No need to provide the details of Gillespie’s latest scheme here; it’s possibly the most absurd of all his ridiculous offerings to date, and would be hilarious if it wasn’t such an outrageous affront to all common sense and decency. Regardless, Gillespie need only utter his latest fantasy to Discovery News, which publishes his newest excuse to fundraise, and the monkeys and stenographers in the entire major media fall in line with their always-predictable press releases and breathless broadcasts, once again hyping a delusion as the Second Coming.

Many can attest to the fact that the American flyers never visited the atoll once known as Gardner Island, including Henry Maude and Eric Bevington of the British Colonial Service, who was there just 100 days after Earhart vanished. Ninety-odd days earlier, Lieutenant John Lambrecht and two other pilots from the USS Colorado, whose planes were launched by the battleship to search Gardner mere days after the flyers went missing, saw nothing amiss.  The hundreds of Gilbertese settlers who lived there from 1940 until the early 1960s, as well as the dozens of U.S. Coast Guardsmen who manned the LORAN Station in 1944-’45, would say the same thing — no trace of the missing American pair was ever seen on the island.

Meanwhile the major media blackout of Amelia Earhart: The Truth at Last, continues unceasingly.  Good people such as Deanna Spignola, Michael Betteridge and Jessica Renshaw were willing to offer their support, stand up for the truth and have me on their radio shows and write about this on their blogs.  Thanks to great support from Debbie Menon of Veterans News Now, my long commentary, “The truth in the Earhart ‘mystery’ is a sacred cow” reached No. 1 on that news site, with many thousands of reads (please see “Media” at www.EarhartTruth.com).

Otherwise, the entire lame-stream media vehemently opposes and ignores this book and its message; their longtime investment in perpetuating Gillespie’s falsehoods is obvious to any rational observer. If the publication of Truth at Last has proven anything, it’s that the Earhart cover-up is alive, well and more real today than everHow else can one explain the media’s unbridled, never-ending enthusiasm for the so-called Nikumaroro “hypothesis,” which is nothing more than long-debunked, thirdhand, unmitigated crap, while completely ignoring Truth at Last and its uncompromising presentation of the overwhelming eyewitness, witness and documentary evidence that places Amelia Earhart, Fred Noonan and their Electra 10E on Saipan in the weeks and months following their loss?

Want more evidence?  Hollywood director Rich Martini and associates recently spent months on Saipan vainly digging at the old Aslito Airfield in search of Amelia’s Electra, as well as interviewing aging Chamorros in search of new eyewitnesses to the prewar presence and deaths of Earhart and Noonan.

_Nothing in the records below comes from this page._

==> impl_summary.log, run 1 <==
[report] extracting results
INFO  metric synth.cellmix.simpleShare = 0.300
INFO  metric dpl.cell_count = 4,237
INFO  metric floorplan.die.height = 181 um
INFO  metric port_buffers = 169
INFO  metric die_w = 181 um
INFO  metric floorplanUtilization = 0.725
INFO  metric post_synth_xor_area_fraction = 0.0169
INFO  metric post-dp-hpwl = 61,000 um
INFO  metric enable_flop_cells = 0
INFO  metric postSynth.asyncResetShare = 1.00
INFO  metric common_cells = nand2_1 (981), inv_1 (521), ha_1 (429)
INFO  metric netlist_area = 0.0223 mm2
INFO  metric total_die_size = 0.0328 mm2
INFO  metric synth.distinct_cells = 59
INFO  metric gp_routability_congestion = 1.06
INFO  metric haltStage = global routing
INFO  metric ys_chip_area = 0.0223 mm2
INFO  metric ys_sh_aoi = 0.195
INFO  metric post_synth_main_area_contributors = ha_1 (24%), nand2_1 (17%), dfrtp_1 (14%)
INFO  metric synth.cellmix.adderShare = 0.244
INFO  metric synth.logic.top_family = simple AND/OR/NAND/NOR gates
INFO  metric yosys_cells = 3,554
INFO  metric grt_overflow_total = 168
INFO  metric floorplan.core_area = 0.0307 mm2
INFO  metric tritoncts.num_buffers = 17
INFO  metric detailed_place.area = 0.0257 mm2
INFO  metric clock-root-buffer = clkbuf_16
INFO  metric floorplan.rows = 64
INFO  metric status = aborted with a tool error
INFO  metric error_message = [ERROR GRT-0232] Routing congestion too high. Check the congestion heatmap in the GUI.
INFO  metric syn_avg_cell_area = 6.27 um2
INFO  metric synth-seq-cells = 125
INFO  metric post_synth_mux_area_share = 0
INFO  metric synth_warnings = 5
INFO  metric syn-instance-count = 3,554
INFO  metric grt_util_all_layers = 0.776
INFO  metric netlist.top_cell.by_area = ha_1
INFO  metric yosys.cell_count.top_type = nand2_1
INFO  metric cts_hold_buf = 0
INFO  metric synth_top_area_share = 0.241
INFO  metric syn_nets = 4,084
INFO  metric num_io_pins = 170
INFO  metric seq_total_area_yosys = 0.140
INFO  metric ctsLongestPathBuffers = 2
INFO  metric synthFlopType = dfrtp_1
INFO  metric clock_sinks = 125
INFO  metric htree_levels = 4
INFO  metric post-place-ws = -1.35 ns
// cpu
module cpu(clk,rst_n, iaddr, instr, wdata, we, addr, re, rdata, hlt);
Size in the first run: about 2300 cells after synthesis, about 480 flip-flops, ~85 I/O pins.
export LEC_CHECK = 0
export CAP_MARGIN = 35
export CORE_ASPECT_RATIO = 0.8
export CORE_MARGIN = 7
export CORE_UTILIZATION = 28
export MAX_ROUTING_LAYER = met5
export SLEW_MARGIN = 30
create_clock -name core_clock -period 8.98 [get_ports {clk}]
run.sh (not shown) runs the stock make flow with config.mk's settings and CLKGATE_MAP_FILE=.
The starting point completed without violations.
Edit:
Settings changed: CAP_MARGIN 35 to 20, CORE_ASPECT_RATIO 0.8 to not set, CORE_MARGIN 7 to 2, CORE_UTILIZATION 28 to 62, MAX_ROUTING_LAYER met5 to not set, SLEW_MARGIN 30 to 20.
Clock period 8.98 ns to 4.88 ns, I/O delays scaled along.
Now the flow produced a layout that fails on setup timing.
Clock skew grows by 9.9 ps.
Count of clock-buffer cells in the layout falls by 7.
Setup slack gets worse by 3000 ps.
Synthesized cell count does not change.
Core utilization climbs by 40 points.
Design area climbs slightly.
Edit:
Settings changed: CORE_UTILIZATION 62 to 72, CTS_CLUSTER_SIZE set to 40, SETUP_SLACK_MARGIN set to -0.31.
Clock period 4.88 ns to 4.26 ns, I/O delays scaled along.
Outcome: The new run produced a layout that fails on setup timing; die size falls by roughly a tenth; worst hold slack got worse by 99 ps.
Edit:
Settings changed: CORE_MARGIN 2 to 9, CORE_UTILIZATION 72 to 26, CTS_CLUSTER_SIZE 40 to not set, SETUP_SLACK_MARGIN -0.31 to 1.39.
Clock period 4.26 ns to 6.2 ns, I/O delays scaled along.
Outcome:
- Now the flow completed without violations
- global-route usage shrinks by 45 points
- final area decreases by 1.9%
- setup slack is better by 1900 ps
- final cell count is higher by 19%
- core utilization goes down by 56 points
- sequential share of layout area rose by 0.84 points
- routed wire length decreases by 17%
- critical path depth does not change
- non-clock buffer count decreases by 203
Edit:
Settings changed: CORE_MARGIN 9 to 2, CORE_UTILIZATION 26 to 40, SETUP_SLACK_MARGIN 1.39 to not set.
Setup slack loses 1000 ps.
Fmax decreases by 18%.
Utilization increases by 16 points.
Cell area decreases by 2.4%.
Via count increases by 1.3%.
Non-clock buffer count decreases by 4.
Global-route usage increases by 12 points.

========
cpu again, from the RTL that the note above started with.
Settings: LEC_CHECK=0, ABC_AREA=1, CAP_MARGIN=20, CORE_MARGIN=2, CORE_UTILIZATION=70, CTS_CLUSTER_DIAMETER=231, CTS_CLUSTER_SIZE=14, PLACE_DENSITY_LB_ADDON=0.19, SETUP_SLACK_MARGIN=0.97, SLEW_MARGIN=20; clock period 3.38 ns.
The first run never finished: it broke off in global routing on GRT-0116.
Next try:
- ABC_AREA: 1 -> default
- CELL_PAD_IN_SITES_GLOBAL_PLACEMENT: default -> 2
- CORE_MARGIN: 2 -> 6
- CORE_UTILIZATION: 70 -> 26
- CTS_CLUSTER_DIAMETER: 231 -> default
- CTS_CLUSTER_SIZE: 14 -> default
- GPL_TIMING_DRIVEN: default -> 0
- PLACE_DENSITY_LB_ADDON: 0.19 -> default
- SETUP_SLACK_MARGIN: 0.97 -> 1.39
- clock period: 3.38 -> 6.2 ns (I/O delays scaled with it)
Result: The changed run ran to the end with no violations. Synthesized cell count goes down by 18%. Area after synthesis went up by 4.7%. Die size went up to 2.9 times its value.
## build 83
// cordic_stage
module cordic_stage (clk, reset, X_i, Y_i, Z_i, X_O, Y_O, Z_O);
  input clk;
  input reset;
  input  signed [15:0] X_i;
  input  signed [15:0] Y_i;
  input  signed [15:0] Z_i;
  output signed [15:0] X_O;
  output signed [15:0] Y_O;
  output signed [15:0] Z_O;
wire signed [15:0] as_O_asx_w_st1, as_O_asy_w_st1, as_O_asz_w_st1; 
wire signed [15:0] X_w_st1_st2, Y_w_st1_st2, Z_w_st1_st2;
wire signed [15:0] mux_z_st1_out;
wire dff_st1_out, xor_st1;
xor xor_gate(xor_st1, Z_i[15], Z_i[14]);
mux_2to1 mux_st1(.in0(Z_i), .in1({{2{Z_i[14]}}, {Z_i[13:0]}}), .sel(xor_st1), .out(mux_z_st1_out));
dff dff_st1(.in(xor_st1), .out(dff_st1_out), .clk(clk), .reset(reset));
add_sub asx_st1(.as_in1(X_i), .as_in2(Y_i), .as_control(~(mux_z_st1_out[15])), .as_out(as_O_asx_w_st1));
reg16b  reg16bxout_st1(.reg_in(as_O_asx_w_st1), .reg_out(X_w_st1_st2), .clk(clk), .reset(reset));
add_sub asy_st1(.as_in1(Y_i), .as_in2(X_i), .as_control(mux_z_st1_out[15]), .as_out(as_O_asy_w_st1));
reg16b  reg16byout_st1(.reg_in(as_O_asy_w_st1), .reg_out(Y_w_st1_st2), .clk(clk), .reset(reset));
add_sub asz_st1(.as_in1(mux_z_st1_out), .as_in2(16'h2000), .as_control(~(mux_z_st1_out[15])), .as_out(as_O_asz_w_st1));
reg16b  reg16bzout_st1(.reg_in(as_O_asz_w_st1), .reg_out(Z_w_st1_st2), .clk(clk), .reset(reset));
wire signed [15:0] as_O_asx_w_st2, as_O_asy_w_st2, as_O_asz_w_st2, X_w_st2_st3, Y_w_st2_st3, Z_w_st2_st3;
wire dff_st2_out;
dff dff_st2(.in(dff_st1_out), .out(dff_st2_out), .clk(clk), .reset(reset));
add_sub asx_st2(.as_in1(X_w_st1_st2), .as_in2(Y_w_st1_st2 >>> 1), .as_control(~(Z_w_st1_st2[15])), .as_out(as_O_asx_w_st2));
reg16b  reg16bxout_st2(.reg_in(as_O_asx_w_st2), .reg_out(X_w_st2_st3), .clk(clk), .reset(reset));
add_sub asy_st2(.as_in1(Y_w_st1_st2), .as_in2(X_w_st1_st2 >>> 1), .as_control(Z_w_st1_st2[15]), .as_out(as_O_asy_w_st2));
reg16b  reg16byout_st2(.reg_in(as_O_asy_w_st2), .reg_out(Y_w_st2_st3), .clk(clk), .reset(reset));
  ...
Size: roughly 7000 cells after synthesis, about 98 I/O pins.
make LEC_CHECK=0 CAP_MARGIN=20 CORE_MARGIN=2 CORE_UTILIZATION=72 CTS_CLUSTER_DIAMETER=357 CTS_CLUSTER_SIZE=32 SLEW_MARGIN=20 finish   # period 2.85 ns
run.sh (not shown) runs the stock make flow with config.mk's settings and CLKGATE_MAP_FILE=.
Seen in the log of build 83: GRT-0232 during global routing (5_1_grt), after which the run never completed.
#### Input delta (build 73 over build 83)
- clearing CTS_CLUSTER_DIAMETER, which used to be 357
- swapping 72 for 69 in CORE_UTILIZATION
- clearing CTS_CLUSTER_SIZE, which used to be 32
- swapping 2.85 for 2.09 in the clock period (ns, I/O delays scaled along)
Notes after the runs:
Die size ended up about 4.3% higher on build 73 than on build 83. clock tree synthesis (4_1_cts): build 73 exited with error. NOTE HPWL reported at the end of detailed placement build 83->build 73 increased by more than 10%. From build 83 to build 73, chip area in the Yosys report did not move at all. From build 83 to build 73 the numbers moved as follows: area of placed instances higher; worst setup slack after placement lower. Post-synth net total: build 83 vs build 73 identical.
Inputs modified between build 73 and build 53:
- SETUP_SLACK_MARGIN now 0.92, previously not set
- CORE_UTILIZATION now 70, was 69
- PLACE_DENSITY now 0.35, previously not set
- the clock period (ns, I/O delays scaled along) now 3.17, was 2.09
--- outcome ---
Build 53 had finished all stages when the layout checks came back failing, citing negative setup slack.
Against build 73, build 53 comes in 1832 lower on placed cell count.
Relative to build 73, the y dimension of the die of build 53 is lower by 0.71%.
Build 53 -> build 73: register bit count reported by yosys delta 0, exact match
On floorplan-stage core utilization: between build 73 and build 53, it ends up higher for build 53.
Input-level comparison between build 51 and build 53:
- PLACE_DENSITY_LB_ADDON newly set to 0.2
- CORE_UTILIZATION changed from 70 to 72
- PLACE_DENSITY removed (was 0.35)
==> comparison <==
- Flow for build 51 halted at global routing (5_1_grt), error code ODB-0269.
- No crash in build 53: every stage finished, but the layout fails its final checks due to negative setup slack.
- Comparing build 51 against build 53, there is no change at all in post-synthesis cell area.
- Looking at area enclosed by the die boundary across both flows, build 51 is the stronger of the two, with build 53 trailing.
- NOTE total placed cells including tap cells build 53->build 51 decreased slightly
- Looking only at placed instance area, and setting everything else aside, the higher value of build 53 and build 51 goes to build 53.
- Number of cell rows sits lower in build 51 than in build 53.
- Diff build 53..build 51 | number of instances in the synthesized netlist | negligible
- Die width for build 51: 1.4% down relative to build 53
- Looking at core utilization at floorplan, build 51 sits 2.4 points higher than build 53 does.
- Build 51 vs build 53: overall die height down in build 51
- When build 51 is set beside build 53, its number of buffers created by CTS turns out to be 3 smaller.
- Looking at sum of net half-perimeters after detailed placement, build 51 sits 0.30% below build 53.


cordic_stage again, from the RTL that the note above started with.
export LEC_CHECK = 0
export ABC_AREA = 1
export CAP_MARGIN = 20
export CORE_MARGIN = 2
export CORE_UTILIZATION = 72
export CTS_CLUSTER_DIAMETER = 392
export CTS_CLUSTER_SIZE = 95
export SETUP_SLACK_MARGIN = 0.28
export SLEW_MARGIN = 20
export TNS_END_PERCENT = 5
create_clock -name core_clock -period 1.07 [get_ports {clk}]
The first run never finished: it broke off in clock tree synthesis (4_1_cts) (DPL-0033).
Rerun with:
--- a/flow/config.mk
+++ b/flow/config.mk
@@ -10,7 +10,5 @@
 export CORE_MARGIN = 2
 export CORE_UTILIZATION = 72
-export CTS_CLUSTER_DIAMETER = 392
-export CTS_CLUSTER_SIZE = 95
-export SETUP_SLACK_MARGIN = 0.28
+export CTS_CLUSTER_DIAMETER = 395
 export SLEW_MARGIN = 20
-export TNS_END_PERCENT = 5
+export TNS_END_PERCENT = 45
==> flow/constraint.sdc (replaced) <==
create_clock -name core_clock -period 2.66 [get_ports {clk}]
set_input_delay 0.5320 -clock core_clock [delete_from_list [all_inputs] [get_ports {clk}]]
set_output_delay 0.5320 -clock core_clock [all_outputs]
set_load 0.01 [all_outputs]
Result: Now the flow finished but fails on setup timing; synthesized cell count does not change; area after synthesis is unchanged; die area stays the same.
== build 15 ==
==> flow/design.v (excerpt) <==
module LearningMachine(input clk,rst, start, input [6:0] x1Data,x2Data, input [1:0] tData, output[1:0] signYin, output[13:0] w1,w2,b,Yin,output ReadEn, Ready);
==> flow/config.mk <==
export PLATFORM = sky130hd
export DESIGN_NAME = LearningMachine
export DESIGN_NICKNAME = LearningMachine
export VERILOG_FILES = /design/flow/design.v
export SDC_FILE = /design/flow/constraint.sdc
export NUM_CORES = 4
export LEC_CHECK = 0
export ABC_AREA = 1
export CAP_MARGIN = 20
export CORE_MARGIN = 2
export CORE_UTILIZATION = 70
export CTS_CLUSTER_DIAMETER = 52
export CTS_CLUSTER_SIZE = 30
export PLACE_DENSITY = 0.65
export SETUP_SLACK_MARGIN = 2.23
export SLEW_MARGIN = 20
==> flow/constraint.sdc <==
create_clock -name core_clock -period 8.42 [get_ports {clk}]
set_input_delay 1.6840 -clock core_clock [delete_from_list [all_inputs] [get_ports {clk}]]
set_output_delay 1.6840 -clock core_clock [all_outputs]
set_load 0.01 [all_outputs]
run.sh (not shown) runs the stock make flow with config.mk's settings and CLKGATE_MAP_FILE=.
Build 15 | ERROR | global routing
--- input diff build 15..build 42 ---
- CTS_CLUSTER_SIZE: 30 -> unset
- SETUP_SLACK_MARGIN: 2.23 -> unset
- PLACE_DENSITY: 0.65 -> unset
- TNS_END_PERCENT: unset -> 15
- CORE_UTILIZATION: 70 -> 65
- CTS_CLUSTER_DIAMETER: 52 -> unset
- the clock period (ns, I/O delays scaled along): 8.42 -> 7.63
--- outcome ---
Of build 15 and build 42, only build 15 never reached the final stage.
What the final checks of build 42 revealed, after a flow that finished every stage, was a layout that fails on negative setup slack.
Build 15: it failed during global routing, and the tool reported DPL-0038.
TritonCTS buffer count: build 42 vs build 15 identical
Re setup fix buffers added after clock tree synthesis: build 42 is 69 down on build 15.
Synthesized-area fraction occupied by adder cells: build 42 vs build 15 identical
Re async set-reset flop share out of synthesis: no difference whatsoever between build 42 and build 15.
Going from build 15 to build 42, post-cts resize count went down; vertical die dimension increased 4.3 um; total nets after synthesis comparable.
Edits applied to the flow inputs when going from build 42 to build 96:
- setting MIN_ROUTING_LAYER to met2 for the first time
- removing TNS_END_PERCENT (formerly 15)
- setting GPL_ROUTABILITY_DRIVEN to 0 for the first time
- removing ABC_AREA (formerly 1)
- changing CORE_UTILIZATION from 65 to 40
- changing the clock period (ns, I/O delays scaled along) from 7.63 to 12.0
--- outcome ---
Final checks on build 96, whose flow otherwise completed, came back failing, citing design-rule violations. Going from build 42 to build 96, final period utilization shrinks by 23 points. Taking build 42 as the reference, in build 96 met3 wire length saw an increase, met1 usage -48 points, end-of-flow core utilization fell by 36 points. Between build 96 and build 42, it is build 96 whose signed area change from the synthesized netlist to the final layout is lower, by 11 points.
#### Input delta (build 89 over build 96)
- TNS_END_PERCENT newly set to 5
- CORE_MARGIN changed from 2 to 9
- CORE_ASPECT_RATIO newly set to 1.97
- MIN_ROUTING_LAYER removed (was met2)
- SETUP_SLACK_MARGIN newly set to -1.14
- CTS_CLUSTER_DIAMETER newly set to 371
- CTS_CLUSTER_SIZE newly set to 99
- CORE_UTILIZATION changed from 40 to 60
- GPL_ROUTABILITY_DRIVEN removed (was 0)
Findings:
Build 89 ended up with a higher worst-margin pin slew than build 96 did. Share of the core filled by cells before placement in build 89 vs build 96: up 20 points. Delta (build 89 minus build 96): part of the cycle the worst path needs decreased 0.49 points; sum of net half-perimeters after detailed placement increased about 9%; number of tap cells inserted decreased about 30%. Build 89: PASS, flow complete, no timing, DRC or antenna violations. Sort build 96 and build 89 by worst hold margin, descending, and build 96 comes first. Area growth from synthesis to layout (higher): build 96. Diff build 96 -> build 89: aggregate routed wire length grew by 760 um; longest individual stage delay on the worst path held steady; final non-filler cell area shrank by 130 um2.
diff inputs: build 89 => build 91
- clearing SETUP_SLACK_MARGIN, which used to be -1.14
- swapping 60 for 40 in CORE_UTILIZATION
- clearing CTS_CLUSTER_SIZE, which used to be 99
- swapping 9 for 2 in CORE_MARGIN
- clearing TNS_END_PERCENT, which used to be 5
- clearing CTS_CLUSTER_DIAMETER, which used to be 371
- clearing CORE_ASPECT_RATIO, which used to be 1.97
- swapping 12.0 for 5.92 in the clock period (ns, I/O delays scaled along)
--- outcome ---
Build 91: complete, dirty (negative setup slack). Looking at total number of tap cells, build 91 sits 46% higher than build 89 does. Build 89 → build 91: buffer-and-inverter tally for the worst setup path saw an increase; clock network contribution to total cell area moved down. Summary — die extent in y, build 91 relative to build 89: lower, by 19%. Taking build 91 over build 89, the cell count ratio works out to 1.3.
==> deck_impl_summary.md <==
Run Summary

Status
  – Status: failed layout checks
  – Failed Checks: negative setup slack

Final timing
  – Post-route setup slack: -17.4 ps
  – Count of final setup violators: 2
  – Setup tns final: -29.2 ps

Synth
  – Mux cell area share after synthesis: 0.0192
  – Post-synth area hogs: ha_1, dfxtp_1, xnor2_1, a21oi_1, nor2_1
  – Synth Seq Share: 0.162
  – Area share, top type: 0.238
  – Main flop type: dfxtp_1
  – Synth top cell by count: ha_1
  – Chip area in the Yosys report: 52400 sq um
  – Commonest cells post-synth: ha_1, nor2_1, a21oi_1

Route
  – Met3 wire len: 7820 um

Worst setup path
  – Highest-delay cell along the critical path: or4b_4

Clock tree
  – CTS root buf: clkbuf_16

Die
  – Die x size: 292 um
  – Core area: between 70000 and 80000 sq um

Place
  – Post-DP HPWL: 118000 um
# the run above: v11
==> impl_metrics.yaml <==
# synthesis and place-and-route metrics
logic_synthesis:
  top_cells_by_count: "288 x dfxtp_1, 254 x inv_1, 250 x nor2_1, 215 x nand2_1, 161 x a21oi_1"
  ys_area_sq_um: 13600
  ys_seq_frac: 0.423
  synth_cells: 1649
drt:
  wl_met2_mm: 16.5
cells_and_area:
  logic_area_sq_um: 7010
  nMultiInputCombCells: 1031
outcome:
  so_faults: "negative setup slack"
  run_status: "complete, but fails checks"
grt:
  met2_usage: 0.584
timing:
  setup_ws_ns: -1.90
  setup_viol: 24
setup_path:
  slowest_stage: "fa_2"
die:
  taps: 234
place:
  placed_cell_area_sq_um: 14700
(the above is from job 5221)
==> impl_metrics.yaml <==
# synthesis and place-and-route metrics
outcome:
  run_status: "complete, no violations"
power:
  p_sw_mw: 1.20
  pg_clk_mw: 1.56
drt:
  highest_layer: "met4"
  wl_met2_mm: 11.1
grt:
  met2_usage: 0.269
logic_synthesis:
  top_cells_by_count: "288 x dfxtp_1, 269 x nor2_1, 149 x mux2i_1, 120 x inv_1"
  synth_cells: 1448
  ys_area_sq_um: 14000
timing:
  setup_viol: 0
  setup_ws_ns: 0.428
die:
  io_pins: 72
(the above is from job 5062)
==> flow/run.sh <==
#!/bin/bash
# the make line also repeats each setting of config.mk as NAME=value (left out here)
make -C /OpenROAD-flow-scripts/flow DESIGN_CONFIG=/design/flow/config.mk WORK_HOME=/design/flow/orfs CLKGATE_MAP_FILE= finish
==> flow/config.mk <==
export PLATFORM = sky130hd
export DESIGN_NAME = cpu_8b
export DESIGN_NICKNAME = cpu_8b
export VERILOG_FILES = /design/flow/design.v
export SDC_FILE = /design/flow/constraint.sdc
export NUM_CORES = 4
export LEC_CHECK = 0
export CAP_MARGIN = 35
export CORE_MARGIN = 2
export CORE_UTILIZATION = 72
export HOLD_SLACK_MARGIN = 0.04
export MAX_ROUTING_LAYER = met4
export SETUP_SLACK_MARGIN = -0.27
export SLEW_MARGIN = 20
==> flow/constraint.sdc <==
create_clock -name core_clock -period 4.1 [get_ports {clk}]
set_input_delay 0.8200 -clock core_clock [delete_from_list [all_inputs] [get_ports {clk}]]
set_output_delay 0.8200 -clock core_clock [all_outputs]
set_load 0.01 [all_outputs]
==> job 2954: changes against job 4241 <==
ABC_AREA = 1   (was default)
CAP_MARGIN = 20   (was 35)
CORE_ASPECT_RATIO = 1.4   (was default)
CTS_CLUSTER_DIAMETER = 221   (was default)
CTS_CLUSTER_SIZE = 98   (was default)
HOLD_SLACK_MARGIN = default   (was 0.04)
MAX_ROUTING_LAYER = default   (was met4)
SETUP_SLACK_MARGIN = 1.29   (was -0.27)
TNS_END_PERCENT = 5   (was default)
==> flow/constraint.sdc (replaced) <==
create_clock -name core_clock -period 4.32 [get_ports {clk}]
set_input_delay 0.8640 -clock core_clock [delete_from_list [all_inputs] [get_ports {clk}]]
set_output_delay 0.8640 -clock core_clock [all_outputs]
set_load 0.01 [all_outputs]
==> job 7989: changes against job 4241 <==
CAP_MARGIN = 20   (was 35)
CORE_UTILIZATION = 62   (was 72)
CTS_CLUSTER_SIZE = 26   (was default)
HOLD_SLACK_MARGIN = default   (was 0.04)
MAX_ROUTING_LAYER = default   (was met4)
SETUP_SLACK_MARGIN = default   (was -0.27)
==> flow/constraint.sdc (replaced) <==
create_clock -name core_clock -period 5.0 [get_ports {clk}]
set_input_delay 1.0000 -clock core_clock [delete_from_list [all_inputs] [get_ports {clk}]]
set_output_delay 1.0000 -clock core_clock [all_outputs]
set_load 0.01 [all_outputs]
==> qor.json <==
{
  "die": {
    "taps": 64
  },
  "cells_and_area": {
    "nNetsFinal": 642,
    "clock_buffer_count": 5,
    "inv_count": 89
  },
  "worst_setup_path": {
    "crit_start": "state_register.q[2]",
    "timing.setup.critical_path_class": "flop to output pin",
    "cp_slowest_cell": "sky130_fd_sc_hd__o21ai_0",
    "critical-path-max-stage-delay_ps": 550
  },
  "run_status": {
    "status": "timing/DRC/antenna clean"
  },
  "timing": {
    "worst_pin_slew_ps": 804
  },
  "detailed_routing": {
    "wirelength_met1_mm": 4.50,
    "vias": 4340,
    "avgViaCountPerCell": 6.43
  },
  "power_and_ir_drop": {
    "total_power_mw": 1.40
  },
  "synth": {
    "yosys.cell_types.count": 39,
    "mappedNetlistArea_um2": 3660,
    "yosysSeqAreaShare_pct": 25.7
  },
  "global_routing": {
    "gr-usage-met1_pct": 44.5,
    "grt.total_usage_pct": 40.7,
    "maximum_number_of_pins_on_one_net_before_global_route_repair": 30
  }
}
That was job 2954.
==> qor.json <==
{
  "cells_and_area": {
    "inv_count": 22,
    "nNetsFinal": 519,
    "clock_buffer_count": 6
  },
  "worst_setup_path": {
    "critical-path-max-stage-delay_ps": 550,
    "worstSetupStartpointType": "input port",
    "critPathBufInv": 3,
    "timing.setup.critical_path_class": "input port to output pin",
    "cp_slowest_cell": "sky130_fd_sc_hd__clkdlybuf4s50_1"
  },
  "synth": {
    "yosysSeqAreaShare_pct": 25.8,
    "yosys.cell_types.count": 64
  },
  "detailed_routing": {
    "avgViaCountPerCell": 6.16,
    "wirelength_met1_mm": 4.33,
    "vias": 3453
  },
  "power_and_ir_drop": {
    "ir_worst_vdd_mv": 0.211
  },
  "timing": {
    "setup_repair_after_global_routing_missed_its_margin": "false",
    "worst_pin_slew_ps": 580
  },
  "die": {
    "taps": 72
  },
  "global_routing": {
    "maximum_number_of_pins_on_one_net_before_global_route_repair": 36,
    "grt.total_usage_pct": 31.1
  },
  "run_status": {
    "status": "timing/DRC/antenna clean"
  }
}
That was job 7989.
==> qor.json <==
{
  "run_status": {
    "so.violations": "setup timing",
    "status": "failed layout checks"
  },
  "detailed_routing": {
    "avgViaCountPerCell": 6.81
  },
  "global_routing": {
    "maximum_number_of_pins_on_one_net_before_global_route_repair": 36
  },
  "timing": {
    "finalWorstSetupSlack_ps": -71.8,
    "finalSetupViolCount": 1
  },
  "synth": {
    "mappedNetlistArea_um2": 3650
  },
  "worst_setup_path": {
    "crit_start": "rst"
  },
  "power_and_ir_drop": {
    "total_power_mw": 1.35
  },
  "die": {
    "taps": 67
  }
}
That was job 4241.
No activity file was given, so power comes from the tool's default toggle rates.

Naturally, Martini’s activities were big news on Saipan, and were covered extensively in the two newspapers there, Marianas Variety and Saipan TribuneBut one could search forever without finding a single media organization in America – not one newspaper, radio or TV station, or even a single blog – that contained a whisper of Martini’s Saipan excursion.  Enough said for now.  I continue my efforts, for whatever that’s worth.